La mujer que esperaba un hijo se dispuso a preparar el café, el marido dio los sellos al otro anciano y entonces dijo Duca:

– Sólo quiero hablar con algún amigo de Federico. Si venía por aquí era porque aquí tenía amigos. Acaso usted sepa quiénes eran esos amigos, y tal vez quién es el más íntimo.

El joven asintió, luego hizo una especie de mueca.

– Sí, es cierto – repitió la mueca -. Como íntimo, el mejor amigo de Federico es una amiga, Luisella.

– ¿Y dónde está esa Luisella? – preguntó Duca.

– Vive aquí encima. Trabaja en su casa con el overlock.

– ¿Dónde, aquí encima?

– Aquí encima – dijo el tabaquero-; primero derecha.

Duca y Livia salieron y llegaron al primer piso. Duca apretó el botón del anticuado timbre y un viejo, en mangas de camisa, arremangado, como si fuese verano, macizo y rojo, acudió a abrir.

– Policía – y como era evidente que el hombre no tenía intención alguna de hacerlo entrar, a pesar de haber examinado la credencial, Duca entró apartándolo y abriendo paso a Livia-. ¿Es usted el padre de Luisella?

El hombre no tenía la costumbre de obedecer.

– ¿Por qué? – preguntó en lugar de responder, mirando agriamente a él y a Livia.

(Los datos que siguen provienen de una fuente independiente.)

## config.mk

```make
export PLATFORM = sky130hd
export DESIGN_NAME = board_pkt_unpacker_flat
export DESIGN_NICKNAME = d
export VERILOG_FILES = /design/src/rtl/board_pkg.sv /design/src/rtl/board_pkt_unpacker_if.sv /design/src/rtl/board_pkt_unpacker_rise_detect.sv /design/src/rtl/board_pkt_unpacker.sv /design/src/flat_wrapper.sv
export SDC_FILE = /design/constraint.sdc
export NUM_CORES = 1
export LEC_CHECK = 0
export ABC_CLOCK_PERIOD_IN_PS = 4100
export BUFFER_PORTS_ARGS = -buffer_cell sky130_fd_sc_hd__buf_4
export CAP_MARGIN = 5
export CORE_MARGIN = 2
export CORE_UTILIZATION = 35
export CTS_CLUSTER_SIZE = 8
export DETAILED_ROUTE_END_ITERATION = 10
export GPL_ROUTABILITY_DRIVEN = 0
export GPL_TIMING_DRIVEN = 0
export PLACE_DENSITY = 0.62
export SLEW_MARGIN = 10
export SYNTH_ARGS = -nofsm -noshare
export SYNTH_HDL_FRONTEND = slang
export SYNTH_HIERARCHICAL = 1
export SYNTH_SLANG_ARGS = --single-unit
```

## constraint.sdc

```tcl
create_clock -name clk_in -period 4.1 [get_ports clk_in]
set_clock_uncertainty 0.1 [all_clocks]
set_input_delay 0.205 -clock clk_in [delete_from_list [all_inputs] [get_ports clk_in]]
set_output_delay 0.205 -clock clk_in [all_outputs]
set_load 0.03 [all_outputs]
```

– Porque quiero hablar con Luisella – repuso Duca, mirándolo suavemente.

– ¿Por qué? – preguntó el hombre, los ojos fríos.

Entonces Duca perdió su cansada suavidad.

– Basta ya. ¿Dónde está tu hija?

Aunque su voz era baja, el tono produjo cierto efecto en el hombre.

– Sí – repuso -. Está ahí, trabajando.

En efecto, oíase el ruido característico de la overlock. Duca hizo una seña a Livia para que lo siguiera hacia ese ruido. Era una estancia casi a oscuras. De pie ante el neurótico ingenio había una muchacha de baja estatura, pálida y rubianca, que lo miró inquieta, pero también agria como el padre.

– Es la policía. Han venido para hablar contigo – dijo el hombre.

– ¿También ella es de la policía? – preguntó la muchacha a Duca, indicando a Livia.

– Sí, si no te parece mal – repuso Duca -. Para esa máquina y responde a las preguntas. ¿Conoces a Federico dell’Angeletto?

– ¿Por qué? – preguntó ella.

Debía de ser enfermedad de familia que en lugar de contestar a unas preguntas, preguntaran a su vez.

– Te he preguntado si eres amiga de Federico dell'Angeletto, y tú has de contestar diciendo sí o no, y no haciendo otras preguntas.

También esta vez el tono produjo efecto en la muchacha, que repuso:

– Sí, lo conozco.

– Te he dicho que pares la máquina – dijo Duca, y cesó de pronto el tipec-tipec-. Sólo quiero saber de ti una cosa.

Trata de contestar bien porque es importante para tu chico. Si respondes la verdad, acaso se libre con poco, pero si nos engañas, peor para él y para ti también.

Ella lo miraba agria; es decir, a su manera.

– Quisiera saber si Federico, además de ti, tenía a otra – preguntó Duca -, una mujer con más años que él, por ejemplo.

Ella respondió en seguida, secamente:

– No.

– No contestes tan de prisa. Piénsalo un poco. Has de saber que los chicos, a esa edad, tienen una, dos, tres…

– Es posible también que tenga una veintena, pero yo no lo sé – replicó ella con mofa.

– Escucha – dijo Duca -, habrás conocido a algún amigo de Federico.

– Alguno.

– Por ejemplo, ¿quién?

– Ettore. Acudía siempre al bar a jugar con Federico.

– Ettore, ¿qué?

– No recuerdo el apellido, pero es el que huyó de Yugoslavia con su padre.

– ¿No será acaso Ettore Ellusic? – preguntó Duca.

Ettore Ellusic era uno de los once que habían tomado parte en el asesinato de la maestra.

– Un nombre así -repuso la muchacha. Era ya un poco menos agria y parecía que se decidiera a soltarse un tanto -. Él si tenía una amiga vieja.

– ¿Cómo lo supiste? – preguntó Duca.